(Stored data entries)
*** Begin section ***
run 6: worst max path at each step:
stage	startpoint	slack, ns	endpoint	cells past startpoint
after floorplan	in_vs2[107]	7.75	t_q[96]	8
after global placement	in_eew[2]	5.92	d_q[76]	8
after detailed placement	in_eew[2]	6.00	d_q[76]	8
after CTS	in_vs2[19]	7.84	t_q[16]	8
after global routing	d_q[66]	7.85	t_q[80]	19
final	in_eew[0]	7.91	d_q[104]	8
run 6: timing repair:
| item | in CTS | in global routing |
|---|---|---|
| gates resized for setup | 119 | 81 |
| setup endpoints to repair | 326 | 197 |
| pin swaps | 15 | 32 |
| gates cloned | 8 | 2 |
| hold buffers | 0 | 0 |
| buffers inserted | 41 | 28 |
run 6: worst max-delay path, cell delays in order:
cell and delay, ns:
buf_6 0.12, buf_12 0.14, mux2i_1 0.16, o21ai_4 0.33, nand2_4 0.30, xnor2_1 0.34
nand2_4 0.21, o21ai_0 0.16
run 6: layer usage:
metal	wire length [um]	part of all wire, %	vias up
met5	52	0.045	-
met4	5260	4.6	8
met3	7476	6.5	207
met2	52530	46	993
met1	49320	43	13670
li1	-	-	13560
This design comes from an exercise in tuning for a short achievable clock period and few clock cycles on the open sky130 flow, not from production work.
Only simulation tests tie the RTL to the original design; equivalence was not proved.

==> flow/design.v <==
module ALU (
   input  [15:0] A,
   input  [15:0] B,
   input  [3:0]  F,
   input         CIN,
   output reg [15:0] R,
   output        Z,
   output        S,
   output reg    C,
   output reg    V
   );
   reg [15:0] X;
   reg        ci;
   always @(*) begin
      case (F[1:0])
        2'b01:   begin X = 16'h0000; ci = 1'b1; end    
        2'b10:   begin X = 16'hFFFF; ci = 1'b0; end    
        2'b11:   begin X = B;        ci = CIN;  end    
        default: begin X = ~B;       ci = ~CIN; end    
      endcase
   end
   wire [16:0] sum = {1'b0, A} + {1'b0, X} + {16'b0, ci};
   wire        ainv = (F == 4'd2) || (F == 4'd4);    
   wire        add_c = sum[16] ^ ainv;
   wire        add_v = (A[15] == X[15]) && (sum[15] != A[15]);
   always @(*) begin
      C = 1'b0; V = 1'b0;
      case (F)
        4'd0:  R = A;
        4'd1, 4'd2, 4'd3, 4'd4: begin R = sum[15:0]; C = add_c; V = add_v; end
        4'd5:  R = A & B;
        4'd6:  R = A | B;
        4'd7:  R = A ^ B;
        4'd8:  R = ~A;
        4'd9:  begin R = {A[14:0], 1'b0}; C = A[15]; V = A[15] ^ A[14]; end
        4'd10: begin R = {1'b0, A[15:1]}; C = A[0];  V = A[15]; end
        4'd11: begin R = (&A) ? 16'h0000 : {A[15], A[15:1]}; C = A[0]; end
        4'd12: begin R = {A[14:0], CIN};  C = A[15]; V = A[15] ^ A[14]; end
        4'd13: begin R = {CIN, A[15:1]};  C = A[0];  V = A[15] ^ CIN; end
        4'd14: R = {A[7:0], A[15:8]};
        default: R = B;                                   
      endcase
   end
   assign Z = (R == 16'h0000);
   assign S = R[15];
endmodule
module REGFILE (
   input             CLK,
   input             RST,
   input      [6:1]  W1SEL,
   input      [15:0] W1DATA,
   input      [6:1]  W2SEL,
   input      [15:0] W2DATA,
   input      [7:1]  ASEL,
   input      [7:1]  BSEL,
   input      [15:0] PC,
   output reg [15:0] ABUS,
   output reg [15:0] BBUS
   );
   reg [15:0] R [1:6];
   integer i;
   always @(posedge CLK or negedge RST)
     if (!RST) begin
        for (i = 1; i < 7; i = i + 1) R[i] <= 16'h0000;
     end else begin
        for (i = 1; i < 7; i = i + 1)
          if (W1SEL[i])      R[i] <= W1DATA;
          else if (W2SEL[i]) R[i] <= W2DATA;
     end
   always @(*) begin
      ABUS = {16{ASEL[7]}} & PC;
      BBUS = {16{BSEL[7]}} & PC;
      for (i = 1; i < 7; i = i + 1) begin
         ABUS = ABUS | ({16{ASEL[i]}} & R[i]);
         BBUS = BBUS | ({16{BSEL[i]}} & R[i]);
      end
   end
endmodule
module DECODE (
   input  [15:0] W,
   output [7:1]  ASEL,    
   output [7:1]  BSEL,
   output [6:1]  DSEL
   );
   genvar i;
   generate for (i = 1; i < 8; i = i + 1) begin : g
      assign ASEL[i] = (W[8:6] == i);
      assign BSEL[i] = (W[5:3] == i);
      if (i < 7) begin : gd
         assign DSEL[i] = (W[2:0] == i);
      end
   end endgenerate
endmodule
module CLASSIFY (
   input  [6:0] OP,
   output       ALU,     
   output       LDI,     
   output       LD,      
   output       ST,      
   output       BR,      
   output       HALT     
   );
   assign ALU  = (OP >= 7'd1) && (OP <= 7'd16);
   assign LDI  = (OP == 7'd17);
   assign LD   = (OP == 7'd18);
   assign ST   = (OP == 7'd19);
   assign BR   = (OP >= 7'd20) && (OP <= 7'd30);
   assign HALT = (OP == 7'd127);
endmodule
module CPU (
   input  [15:0] DATA_I,
   output [15:0] DATA_O,
   output [15:0] ADDR,
   output        RD,
   output        WR,
   input         CLK,
   input         RST
   );
   localparam N = 4;                  
   assign RD = 1'b1;
   reg [15:0] ADDR_R, DOUT_R;
   reg        WR_R;
   reg        PF;                     
   reg        PL;                     
   reg [6:1]  PLD;                    
   reg        DV;                     
   reg        LW;                     
   reg [6:1]  LWD;                    
   reg [15:0] FA;                     
   reg [15:0] HPC;                    
   reg        RDR;                    
   reg [2:0]  QV;                     
   reg [15:0] QW   [0:N-1];           
   reg [7:1]  QA   [0:N-1];
   reg [7:1]  QB   [0:N-1];
   reg [6:1]  QD   [0:N-1];
   reg [15:0] RES;                    
   reg        S, C, V;
   assign ADDR   = ADDR_R;
   assign DATA_O = DOUT_R;
   assign WR     = WR_R;
   wire Z = (RES == 16'h0000);
   wire [15:0] IW   = QW[0];
   wire        HAVE = (QV != 3'd0);
   wire        I_ALU, I_LDI, I_LD, I_ST, I_BR, I_HALT;
   CLASSIFY CLASSIFY1 (.OP(IW[15:9]), .ALU(I_ALU), .LDI(I_LDI), .LD(I_LD),
                       .ST(I_ST), .BR(I_BR), .HALT(I_HALT));
   wire        need_imm = I_LDI | I_BR;
   wire        imm_q    = (QV >= 3'd2);                
   wire        imm_ok   = imm_q | DV;
   wire [15:0] IMM      = imm_q ? QW[1] : DATA_I;
   wire [6:1]  pend     = ({6{PL}} & PLD) | ({6{LW}} & LWD);
   wire        hazard   = |((QA[0][6:1] | QB[0][6:1] | QD[0]) & pend);
   wire        go       = HAVE & ~I_HALT & ~hazard & (~need_imm | imm_ok);
   wire        halted   = HAVE & I_HALT;
   wire [15:0] ABUS, BBUS, FOUT;
   wire        ZOUT, SOUT, COUT, VOUT;
   wire        w1  = go & (I_ALU | I_LDI);
   wire [15:0] w1d = I_LDI ? IMM : FOUT;
   REGFILE REGFILE1 (.CLK(CLK), .RST(RST),
                     .W1SEL({6{w1}} & QD[0]), .W1DATA(w1d),
                     .W2SEL({6{LW}} & LWD), .W2DATA(DATA_I),
                     .ASEL(QA[0]), .BSEL(QB[0]), .PC(HPC),
                     .ABUS(ABUS), .BBUS(BBUS));
   ALU ALU1 (.A(ABUS), .B(BBUS), .F(IW[12:9] - 4'd1), .CIN(C),
             .R(FOUT), .Z(ZOUT), .S(SOUT), .C(COUT), .V(VOUT));
   reg cond;
   always @(*)
     case (IW[13:9])
       5'd20:   cond = 1'b1;
       5'd21:   cond = C;
       5'd22:   cond = ~C;
       5'd23:   cond = Z;
       5'd24:   cond = ~Z;
       5'd25:   cond = S;
       5'd26:   cond = ~S;
       5'd27:   cond = V;
       5'd28:   cond = ~V;
       5'd29:   cond = S ^ V;
       5'd30:   cond = (S == V) & ~Z;
       default: cond = 1'b0;
     endcase
   wire redirect = go & I_BR & cond;
   wire memop    = go & (I_LD | I_ST);
   wire [1:0] used = ~go ? 2'd0 : need_imm ? 2'd2 : 2'd1;
   wire [2:0]  qv_next = redirect ? 3'd0 : QV + {2'b0, DV} - {1'b0, used};
   wire [7:1]  d_asel, d_bsel;
   wire [6:1]  d_dsel;
   DECODE DECODE1 (.W(DATA_I), .ASEL(d_asel), .BSEL(d_bsel), .DSEL(d_dsel));
   reg [15:0] shw [0:N-1];
   reg [7:1]  sha [0:N-1];
   reg [7:1]  shb [0:N-1];
   reg [6:1]  shd [0:N-1];
   reg        tak [0:N-1];
   integer j;
   always @(*)
     for (j = 0; j < N; j = j + 1) begin
        shw[j] = QW[j]; sha[j] = QA[j]; shb[j] = QB[j]; shd[j] = QD[j];
        if (used == 2'd1 && j + 1 < N) begin
           shw[j] = QW[j+1]; sha[j] = QA[j+1]; shb[j] = QB[j+1]; shd[j] = QD[j+1];
        end
        if (used == 2'd2 && j + 2 < N) begin
           shw[j] = QW[j+2]; sha[j] = QA[j+2]; shb[j] = QB[j+2]; shd[j] = QD[j+2];
        end
        tak[j] = ({1'b0, j[2:0]} + {2'b0, used}) >= {1'b0, QV};
     end
   wire fetch = ~halted & ({1'b0, qv_next} + {3'b0, PF} < N);
   wire [15:0] fa_inc = FA + 16'd1;
   always @(posedge CLK or negedge RST)
     if (!RST) begin
        ADDR_R <= 16'h0000; DOUT_R <= 16'h0000; WR_R <= 1'b0;
        PF <= 1'b1; PL <= 1'b0; PLD <= 6'd0; DV <= 1'b0; LW <= 1'b0; LWD <= 6'd0;
        FA <= 16'h0000; HPC <= 16'h0001; RDR <= 1'b0; QV <= 3'd0;
        for (j = 0; j < N; j = j + 1) begin
           QW[j] <= 16'h0000; QA[j] <= 7'd0; QB[j] <= 7'd0; QD[j] <= 6'd0;
        end
        RES <= 16'h0001; S <= 1'b0; C <= 1'b0; V <= 1'b0;
     end else begin
        DV  <= PF & ~redirect;
        LW  <= PL;
        LWD <= PLD;
        DOUT_R <= BBUS;
        WR_R   <= memop & I_ST;
        PL     <= memop & I_LD;
        PLD    <= QD[0];
        if (memop) begin
           ADDR_R <= ABUS; PF <= 1'b0;
        end else if (redirect) begin
           ADDR_R <= IMM; FA <= IMM; PF <= 1'b1;
        end else if (fetch) begin
           ADDR_R <= fa_inc; FA <= fa_inc; PF <= 1'b1;
        end else
           PF <= 1'b0;
        QV <= qv_next;
        for (j = 0; j < N; j = j + 1) begin
           QW[j] <= tak[j] ? DATA_I : shw[j];
           QA[j] <= tak[j] ? d_asel : sha[j];
           QB[j] <= tak[j] ? d_bsel : shb[j];
           QD[j] <= tak[j] ? d_dsel : shd[j];
        end
        RDR <= redirect;
        if (RDR)  HPC <= fa_inc;
        else      HPC <= HPC + {14'b0, used};
        if (go & I_ALU) begin
           RES <= FOUT; S <= SOUT; C <= COUT; V <= VOUT;
        end
     end
endmodule
==> flow/flow/run.sh <==
#!/bin/bash
set -euo pipefail
export SETUP_SLACK_MARGIN=${FLOW_SETUP_MARGIN:-10}
bash standard.sh > standard.log 2>&1
==> flow/standard.sh <==
#!/bin/bash
# synth_recipe.tcl (not shown) runs the flow's synth.tcl, then flattens the netlist and writes it again
# the make line also repeats each setting of config.mk as NAME=value (left out here)
make -C /OpenROAD-flow-scripts/flow DESIGN_CONFIG=/design/flow/config.mk WORK_HOME=/design/flow/orfs CLKGATE_MAP_FILE= SYNTH_SCRIPT=/design/flow/synth_recipe.tcl "${@:-finish}"
==> flow/config.mk <==
export PLATFORM = sky130hd
export DESIGN_NAME = CPU
export DESIGN_NICKNAME = CPU
export VERILOG_FILES = /design/flow/design.v
export SDC_FILE = /design/flow/constraint.sdc
export NUM_CORES = 4
export LEC_CHECK = 0
export CAP_MARGIN = 20
export CORE_MARGIN = 2
export CORE_UTILIZATION = 40
export SLEW_MARGIN = 20
==> flow/constraint.sdc <==
create_clock -name core_clock -period 14.0 [get_ports {CLK}]
set_input_delay 2.8000 -clock core_clock [delete_from_list [all_inputs] [get_ports {CLK}]]
set_output_delay 2.8000 -clock core_clock [all_outputs]
set_load 0.01 [all_outputs]
==> run notes <==
-- layer usage --
layer	up-vias	GRT usage (%)	part of all wire, %
met5	-	0	0
met4	0	16.6	6.0
met3	268	6.53	9.8
met2	1175	44.4	44
met1	9421	38.9	40
li1	8368	-	-
-- registers in the layout, summed over array words and instances, names as in the netlist, 3 cells and up --
name / count
QD: 24
QV: 3
QB: 28
LWD: 6
RES: 16
PLD: 6
REGFILE1.R: 96
ADDR_R: 16
FA: 16
QA: 28
HPC: 16
DOUT_R: 16
QW: 55
-- per-stage QoR --
| step | std cells | hold WS, ns | worst slack, ns | utilization [%] |
|---|---|---|---|---|
| after global routing | 2995 | 0.384 | 9.77 | 48.5 |
| after floorplan | 2224 | 0.354 | 9.79 | - |
| after global placement | 2815 | 0.361 | 7.99 | 42.3 |
| final | 2996 | 0.364 | 9.89 | 48.5 |
| after CTS | 2950 | 0.375 | 9.96 | 47.1 |
| after detailed placement | 2815 | 0.365 | 7.88 | 42.3 |
-- worst min path at each step --
stage                             to  cells past startpoint  slack [ns]
CTS                 LWD[2]$_DFF_PN0_                      0        0.37
finish              LWD[2]$_DFF_PN0_                      0        0.36
floorplan           LWD[1]$_DFF_PN0_                      0        0.35
global placement    LWD[3]$_DFF_PN0_                      0        0.36
global route        LWD[6]$_DFF_PN0_                      0        0.38
detailed placement  LWD[2]$_DFF_PN0_                      0        0.36
-- kinds of logic after synthesis --
family	Yosys count	share of synthesized area, %
xor gates and xnor gates	44	1.87
muxes	215	10.8
and+or+nand+nor	639	15.0
adders and majority gates	76	4.75
AOI/OAI and AO/OA	663	21.7
DFF	334	40.5
other	1	0.0182
buffers and inverters	252	5.31
-- layout by cell type (no fill, tap or decap), drive strengths merged, types with 19 or more instances in the layout --
| master | n |
|---|---|
| dfrtp | 331 |
| nand2 | 266 |
| o21ai | 170 |
| buf | 167 |
| mux2i | 161 |
| a21oi | 131 |
| nor2 | 106 |
| nand3 | 91 |
| a22oi | 75 |
| ha | 72 |
| clkbuf | 72 |
| and3 | 65 |
| inv | 63 |
| mux2 | 54 |
| a222oi | 48 |
| a211oi | 48 |
| o22ai | 32 |
| o211ai | 31 |
| a221o | 27 |
| xnor2 | 23 |
| xor2 | 21 |
| a31oi | 19 |
-- critical path, cell delays in order (launching register included) --
cell and delay [ns]:
dfrtp_1 0.41, buf_4 0.37, a22oi_1 0.18, nand3_2 0.18, buf_4 0.19, a21oi_2 0.07
fa_2 0.41, fa_2 0.44, a21oi_4 0.16, o211a_1 0.23, o211ai_1 0.17, a21oi_1 0.20
xor2_1 0.22, o211ai_1 0.24, a31oi_2 0.24, buf_6 0.17, a21oi_2 0.06
-- layout make-up --
| cell class | count | share of cell area, % |
|---|---|---|
| Multi-Input combinational cell | 1640 | 48.6 |
| Sequential cell | 334 | 33.8 |
| Timing Repair Buffer | 205 | 7.84 |
| Clock buffer | 59 | 4.64 |
| Tap cell | 680 | 3.43 |
| Inverter | 63 | 1.04 |
| Clock inverter | 14 | 0.656 |
| Antenna cell | 1 | 0.0101 |
-- timing repair --
action / CTS / global route
cloned: 7 / 2
pin swaps: 33 / 47
resized for setup: 221 / 101
setup endpoints to repair: 335 / 263
hold buffers: 0 / 0
endpoints found under the hold margin: 0 / 0
buffers inserted: 55 / 41
==> metrics.yaml <==
drt_iter0_markers: 2570
grt_use_total_pct: 29.4
die_w_um: 231
rr_endpoint: "REGFILE1.R[5][12]$_DFFE_PN0P_"
netlist_top_cells_count: "dfrtp_1, nand2_1, o21ai_0"
yosys.area.top_type: "dfrtp_1"
critical_path_required_ns: 14.43
clk_path_buf_depth: 3
max_slew.worst_pin.slew_ns: 1.08
antenna_found_initial: 0
finClkSkew_ns: 0.0295
fin_crit_ns: 4.11
cts_sinks: 334
nNetsFinal: 2378
regArea_mm2: 0.00838
syn_inst: 2224
slew_violations: 0
end_kind: "register"
finalWirelength_mm: 80.5
grt_pass1_vias: 18443
critical_path.max_fanout: 17
crit_path_start_kind: "register"
setup-violations-final: 0
vias: 19232
fp.dieArea_mm2: 0.0534
rsz0062_at_grt: "true"
clk_latency_ns: 0.60
grt.overflow.total: 0
netlist_area_mm2: 0.0206
cts.clk_slew.worst_paths_ns: 0.06
r2r-start: "QB[0][1]$_DFFE_PN0P_"
reg2reg_slack_ns: 9.89
syn-num-nets: 2318
rows: 83
maxCapViolCount: 0
ys.flop_type: "dfrtp_1"
async_flop_share_pct: 100
min_path_type: "register to register"
ys_seq_area_share_pct: 40.5
ant_nets: 0
viasPerCell: 6.42
first_pass_iters: 13
yosys.cell_count.top_type: "dfrtp_1"
ys_seq_elements: 334
reg2regPathDepth: 16
finalHoldViolCount: 0
drc: 0
die_h_um: 231
gp_congestion: 0.941
cp.arrival_ns: 4.54
pin_count: 52
drive_gt1_share_pct: 19.6
finalCritPeriodShare_pct: 29.3
coreArea_mm2: 0.0512
synth_edf_count: 0
cts_root_buf: "clkbuf_16"
yosys-top-cells-area: "dfrtp_1, mux2i_1, nand2_1, ha_1, o21ai_0"
min_from: "PLD[2]$_DFF_PN0_"
crit_type: "register to register"
areaGrowthSynthToFinish_pct: 20.2
multi_input_area_mm2: 0.0121
htreeDepth: 2
synth_cell_type_count: 86
dp_hpwl_mm: 51.1
dpl_cell_area_mm2: 0.0217
nFillCells: 4689
clock.fmax_mhz: 244
grt_max_degree: 151
slew_headroom_pct: 28.0
portBuffers: 50
ys_warn_count: 22
start_util_pct: 40.3
finalSetupTns_ns: 0
grt_pass1_wl_mm: 118
cts-buffers-inserted: 40
final_design_area_no_fill_mm2: 0.0248
worstSetupStartpoint: "QB[0][1]$_DFFE_PN0P_"
syn_area_per_cell_um2: 9.28
tritoncts: "built"
synth_top_area_share_pct: 40.1
crit_end: "REGFILE1.R[5][12]$_DFFE_PN0P_"
wl_per_cell_um: 26.9
status: "finished clean"
Testbench counts, summed over its fixed seeds: cycles 34,293.

[re-timing with driven ports]
The results above use ideal ports. As a check the final layout listed here was re-extracted and re-timed, cells and wires unchanged.
Step 1 (the two cells are an assumption about what drives the block):
set clk [get_ports {CLK}]
set_driving_cell -lib_cell sky130_fd_sc_hd__clkbuf_16 $clk
set_driving_cell -lib_cell sky130_fd_sc_hd__buf_2 [delete_from_list [all_inputs] $clk]
Step 2 also shifts input and output timing later by t, the mid clock arrival at the registers, as if the neighbouring blocks saw the same clock.
a / b / c = ideal / step 1 / step 2; a / b = the first two.
t (ns): 0.647
setup slack, ns: 9.893 / 9.893 / 9.382
latest minus earliest clock arrival (ns): 0.030 / 0.029
After both steps setup and hold are still met in this run. The setup slack of this run moves by 0.000 ns with the drivers and by -0.511 ns with both steps.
*** End section ***
**How to complete this task**
Every line above holding the string "placement" should be listed.

**Answer to the problem**
after global placement	in_eew[2]	5.92	d_q[76]	8
after detailed placement	in_eew[2]	6.00	d_q[76]	8
| after global placement | 2815 | 0.361 | 7.99 | 42.3 |
| after detailed placement | 2815 | 0.365 | 7.88 | 42.3 |
global placement    LWD[3]$_DFF_PN0_                      0        0.36
detailed placement  LWD[2]$_DFF_PN0_                      0        0.36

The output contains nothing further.